Segment Start: THE RECORDS

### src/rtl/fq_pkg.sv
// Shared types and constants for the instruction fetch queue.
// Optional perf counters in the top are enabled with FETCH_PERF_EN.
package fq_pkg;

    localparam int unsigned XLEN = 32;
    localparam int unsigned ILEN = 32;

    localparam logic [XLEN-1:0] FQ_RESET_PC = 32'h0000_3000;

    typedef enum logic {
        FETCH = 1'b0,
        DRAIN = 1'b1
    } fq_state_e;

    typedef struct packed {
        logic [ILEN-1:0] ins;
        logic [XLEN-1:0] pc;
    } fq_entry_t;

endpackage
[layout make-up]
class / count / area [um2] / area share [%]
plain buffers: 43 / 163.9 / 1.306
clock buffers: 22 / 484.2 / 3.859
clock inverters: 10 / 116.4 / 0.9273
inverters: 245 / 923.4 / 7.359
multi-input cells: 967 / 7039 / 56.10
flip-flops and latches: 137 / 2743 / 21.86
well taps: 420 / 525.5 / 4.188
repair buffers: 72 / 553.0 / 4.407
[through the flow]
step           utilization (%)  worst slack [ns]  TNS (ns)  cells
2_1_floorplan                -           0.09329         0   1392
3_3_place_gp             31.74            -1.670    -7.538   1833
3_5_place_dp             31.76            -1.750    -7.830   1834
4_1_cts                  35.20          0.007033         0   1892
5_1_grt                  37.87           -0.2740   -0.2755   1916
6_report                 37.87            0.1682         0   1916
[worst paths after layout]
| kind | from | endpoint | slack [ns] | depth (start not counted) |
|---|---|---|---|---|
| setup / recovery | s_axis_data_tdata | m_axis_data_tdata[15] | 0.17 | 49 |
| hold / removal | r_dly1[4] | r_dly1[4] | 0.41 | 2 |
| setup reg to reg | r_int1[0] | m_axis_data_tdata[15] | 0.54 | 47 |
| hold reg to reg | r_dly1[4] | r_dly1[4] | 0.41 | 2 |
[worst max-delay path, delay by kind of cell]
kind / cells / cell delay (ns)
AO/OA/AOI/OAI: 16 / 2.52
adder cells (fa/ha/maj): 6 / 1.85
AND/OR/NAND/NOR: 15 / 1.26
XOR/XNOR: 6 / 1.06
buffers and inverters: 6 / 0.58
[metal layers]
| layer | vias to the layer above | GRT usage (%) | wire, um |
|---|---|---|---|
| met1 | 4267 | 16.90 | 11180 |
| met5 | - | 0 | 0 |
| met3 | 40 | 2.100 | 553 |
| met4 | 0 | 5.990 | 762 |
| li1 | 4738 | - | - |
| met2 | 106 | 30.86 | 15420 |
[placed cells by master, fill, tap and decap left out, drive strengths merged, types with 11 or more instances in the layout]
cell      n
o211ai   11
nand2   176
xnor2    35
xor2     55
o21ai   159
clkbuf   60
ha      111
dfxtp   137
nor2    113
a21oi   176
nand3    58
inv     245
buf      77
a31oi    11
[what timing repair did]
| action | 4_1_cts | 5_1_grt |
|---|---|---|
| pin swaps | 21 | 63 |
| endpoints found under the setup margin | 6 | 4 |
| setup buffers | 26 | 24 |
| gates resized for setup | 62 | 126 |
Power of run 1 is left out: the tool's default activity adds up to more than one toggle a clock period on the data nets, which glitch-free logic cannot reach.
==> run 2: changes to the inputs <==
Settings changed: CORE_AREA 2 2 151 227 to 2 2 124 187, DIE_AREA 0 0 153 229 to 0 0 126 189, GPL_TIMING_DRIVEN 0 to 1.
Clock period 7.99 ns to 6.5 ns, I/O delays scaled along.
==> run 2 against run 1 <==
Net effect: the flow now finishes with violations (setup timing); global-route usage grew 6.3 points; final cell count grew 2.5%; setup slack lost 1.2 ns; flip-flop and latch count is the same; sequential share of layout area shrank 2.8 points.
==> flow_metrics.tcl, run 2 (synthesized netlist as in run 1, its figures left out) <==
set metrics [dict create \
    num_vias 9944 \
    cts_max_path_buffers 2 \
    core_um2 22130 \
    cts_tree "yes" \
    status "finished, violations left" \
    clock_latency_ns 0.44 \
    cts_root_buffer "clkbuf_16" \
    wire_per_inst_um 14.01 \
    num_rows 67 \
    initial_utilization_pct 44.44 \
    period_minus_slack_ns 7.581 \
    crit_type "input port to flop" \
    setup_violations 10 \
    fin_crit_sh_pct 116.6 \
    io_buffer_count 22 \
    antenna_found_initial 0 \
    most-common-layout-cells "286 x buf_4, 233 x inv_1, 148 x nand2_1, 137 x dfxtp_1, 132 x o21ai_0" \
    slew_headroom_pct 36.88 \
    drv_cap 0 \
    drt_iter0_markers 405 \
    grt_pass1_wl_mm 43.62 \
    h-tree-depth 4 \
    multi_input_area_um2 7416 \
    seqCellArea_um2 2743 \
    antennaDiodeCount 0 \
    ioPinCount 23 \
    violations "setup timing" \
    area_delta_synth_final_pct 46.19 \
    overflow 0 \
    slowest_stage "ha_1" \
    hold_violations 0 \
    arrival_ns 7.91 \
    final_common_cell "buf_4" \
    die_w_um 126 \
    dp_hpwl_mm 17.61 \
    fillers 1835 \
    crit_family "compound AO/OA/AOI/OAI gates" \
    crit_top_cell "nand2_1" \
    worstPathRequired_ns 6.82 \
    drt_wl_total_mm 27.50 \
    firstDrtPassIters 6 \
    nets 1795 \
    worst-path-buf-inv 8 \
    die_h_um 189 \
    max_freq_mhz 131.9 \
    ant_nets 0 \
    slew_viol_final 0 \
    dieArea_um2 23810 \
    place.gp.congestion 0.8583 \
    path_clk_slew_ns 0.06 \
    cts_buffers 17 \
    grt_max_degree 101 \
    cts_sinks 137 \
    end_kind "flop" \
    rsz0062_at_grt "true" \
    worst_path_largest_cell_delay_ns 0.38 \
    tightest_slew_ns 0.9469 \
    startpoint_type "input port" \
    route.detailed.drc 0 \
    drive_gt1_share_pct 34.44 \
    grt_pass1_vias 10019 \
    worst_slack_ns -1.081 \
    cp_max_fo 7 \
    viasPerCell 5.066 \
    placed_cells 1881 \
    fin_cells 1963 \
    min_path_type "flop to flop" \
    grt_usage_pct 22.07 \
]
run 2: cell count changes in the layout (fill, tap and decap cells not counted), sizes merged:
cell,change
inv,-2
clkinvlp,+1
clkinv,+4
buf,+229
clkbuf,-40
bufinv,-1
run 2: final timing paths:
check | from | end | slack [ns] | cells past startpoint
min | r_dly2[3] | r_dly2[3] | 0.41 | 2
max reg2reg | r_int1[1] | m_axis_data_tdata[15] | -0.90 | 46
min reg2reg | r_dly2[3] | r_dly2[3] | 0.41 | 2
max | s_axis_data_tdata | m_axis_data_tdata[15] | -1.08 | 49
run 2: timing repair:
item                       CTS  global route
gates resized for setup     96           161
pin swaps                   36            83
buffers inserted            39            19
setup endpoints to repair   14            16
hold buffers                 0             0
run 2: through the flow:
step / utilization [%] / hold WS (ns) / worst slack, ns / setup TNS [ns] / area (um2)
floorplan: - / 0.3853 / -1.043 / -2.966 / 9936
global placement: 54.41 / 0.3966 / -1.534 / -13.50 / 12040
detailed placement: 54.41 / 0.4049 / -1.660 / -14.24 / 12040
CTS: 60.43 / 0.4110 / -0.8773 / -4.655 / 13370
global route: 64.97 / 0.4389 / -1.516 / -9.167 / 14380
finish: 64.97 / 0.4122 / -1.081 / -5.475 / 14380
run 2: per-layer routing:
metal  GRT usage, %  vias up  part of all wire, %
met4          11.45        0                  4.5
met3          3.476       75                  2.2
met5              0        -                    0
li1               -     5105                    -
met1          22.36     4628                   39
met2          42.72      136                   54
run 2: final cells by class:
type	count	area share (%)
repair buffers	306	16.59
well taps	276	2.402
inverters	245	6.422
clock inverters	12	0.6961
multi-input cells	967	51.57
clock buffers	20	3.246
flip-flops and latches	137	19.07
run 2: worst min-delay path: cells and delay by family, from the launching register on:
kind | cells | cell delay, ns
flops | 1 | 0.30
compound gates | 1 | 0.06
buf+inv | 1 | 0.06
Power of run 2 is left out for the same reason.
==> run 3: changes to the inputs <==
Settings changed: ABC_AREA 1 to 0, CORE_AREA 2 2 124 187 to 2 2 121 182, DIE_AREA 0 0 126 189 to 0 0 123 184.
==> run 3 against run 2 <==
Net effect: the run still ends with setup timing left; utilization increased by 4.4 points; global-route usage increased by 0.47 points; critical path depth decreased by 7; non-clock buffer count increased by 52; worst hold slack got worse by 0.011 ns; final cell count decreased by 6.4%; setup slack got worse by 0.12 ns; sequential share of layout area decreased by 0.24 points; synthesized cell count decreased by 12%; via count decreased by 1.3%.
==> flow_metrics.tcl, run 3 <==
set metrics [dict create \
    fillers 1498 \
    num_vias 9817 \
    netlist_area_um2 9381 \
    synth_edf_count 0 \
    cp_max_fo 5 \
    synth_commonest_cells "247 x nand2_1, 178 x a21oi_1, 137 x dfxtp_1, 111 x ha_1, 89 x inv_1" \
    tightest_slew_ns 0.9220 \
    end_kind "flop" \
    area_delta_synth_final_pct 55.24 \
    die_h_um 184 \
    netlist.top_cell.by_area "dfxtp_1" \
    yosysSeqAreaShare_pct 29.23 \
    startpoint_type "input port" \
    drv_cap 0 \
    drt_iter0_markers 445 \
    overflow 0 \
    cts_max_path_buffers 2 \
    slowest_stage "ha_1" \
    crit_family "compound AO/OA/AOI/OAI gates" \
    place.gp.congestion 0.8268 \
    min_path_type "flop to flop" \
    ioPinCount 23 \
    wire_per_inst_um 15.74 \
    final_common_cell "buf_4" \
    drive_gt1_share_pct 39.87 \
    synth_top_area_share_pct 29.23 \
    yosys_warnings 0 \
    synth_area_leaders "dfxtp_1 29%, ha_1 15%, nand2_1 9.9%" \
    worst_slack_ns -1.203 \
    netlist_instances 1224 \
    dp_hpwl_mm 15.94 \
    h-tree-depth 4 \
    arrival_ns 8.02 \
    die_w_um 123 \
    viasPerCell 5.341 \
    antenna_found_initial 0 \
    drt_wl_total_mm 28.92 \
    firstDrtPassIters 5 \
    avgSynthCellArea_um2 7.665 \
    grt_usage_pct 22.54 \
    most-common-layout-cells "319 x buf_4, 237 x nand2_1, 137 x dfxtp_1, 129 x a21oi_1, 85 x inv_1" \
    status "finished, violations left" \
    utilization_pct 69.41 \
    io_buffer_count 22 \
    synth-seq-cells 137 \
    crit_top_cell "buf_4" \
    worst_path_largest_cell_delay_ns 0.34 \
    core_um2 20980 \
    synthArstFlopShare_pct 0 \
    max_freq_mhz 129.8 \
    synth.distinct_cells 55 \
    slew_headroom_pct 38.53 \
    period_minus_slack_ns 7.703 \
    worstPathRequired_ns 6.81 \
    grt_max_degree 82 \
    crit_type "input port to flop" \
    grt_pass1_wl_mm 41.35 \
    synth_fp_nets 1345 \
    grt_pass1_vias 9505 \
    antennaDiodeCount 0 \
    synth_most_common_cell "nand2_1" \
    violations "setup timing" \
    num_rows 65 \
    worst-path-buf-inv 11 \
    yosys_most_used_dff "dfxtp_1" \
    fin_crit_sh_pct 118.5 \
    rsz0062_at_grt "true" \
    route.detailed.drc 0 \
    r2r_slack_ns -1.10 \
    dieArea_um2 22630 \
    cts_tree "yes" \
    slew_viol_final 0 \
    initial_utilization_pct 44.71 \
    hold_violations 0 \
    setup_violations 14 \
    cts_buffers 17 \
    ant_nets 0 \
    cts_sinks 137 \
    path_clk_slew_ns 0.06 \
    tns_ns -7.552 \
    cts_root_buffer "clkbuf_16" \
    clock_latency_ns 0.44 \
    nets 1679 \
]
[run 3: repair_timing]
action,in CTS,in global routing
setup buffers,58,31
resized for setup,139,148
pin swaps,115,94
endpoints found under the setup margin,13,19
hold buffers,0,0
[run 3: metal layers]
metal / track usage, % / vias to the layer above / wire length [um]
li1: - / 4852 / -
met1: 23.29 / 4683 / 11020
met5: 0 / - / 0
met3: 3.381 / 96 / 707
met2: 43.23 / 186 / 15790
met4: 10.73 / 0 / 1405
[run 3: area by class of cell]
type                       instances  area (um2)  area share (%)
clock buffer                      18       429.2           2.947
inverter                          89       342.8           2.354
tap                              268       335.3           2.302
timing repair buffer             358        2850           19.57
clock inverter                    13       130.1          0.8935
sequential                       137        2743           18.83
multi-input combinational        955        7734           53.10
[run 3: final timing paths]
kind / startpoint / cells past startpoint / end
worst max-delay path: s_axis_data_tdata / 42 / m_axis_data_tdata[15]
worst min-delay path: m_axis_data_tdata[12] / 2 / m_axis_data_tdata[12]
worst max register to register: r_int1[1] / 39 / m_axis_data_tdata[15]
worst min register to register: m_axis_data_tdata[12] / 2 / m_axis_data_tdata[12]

Segment End: THE RECORDS

### DIRECTIONS FOR THIS TASK
Above this task is a listing. Restate, word for word and with nothing added, the lines from the one with "grt_max_degree 101 \" through the one with "run 2: final timing".

### WRITTEN SOLUTION
    grt_max_degree 101 \
    cts_sinks 137 \
    end_kind "flop" \
    rsz0062_at_grt "true" \
    worst_path_largest_cell_delay_ns 0.38 \
    tightest_slew_ns 0.9469 \
    startpoint_type "input port" \
    route.detailed.drc 0 \
    drive_gt1_share_pct 34.44 \
    grt_pass1_vias 10019 \
    worst_slack_ns -1.081 \
    cp_max_fo 7 \
    viasPerCell 5.066 \
    placed_cells 1881 \
    fin_cells 1963 \
    min_path_type "flop to flop" \
    grt_usage_pct 22.07 \
]
run 2: cell count changes in the layout (fill, tap and decap cells not counted), sizes merged:
cell,change
inv,-2
clkinvlp,+1
clkinv,+4
buf,+229
clkbuf,-40
bufinv,-1
run 2: final timing paths:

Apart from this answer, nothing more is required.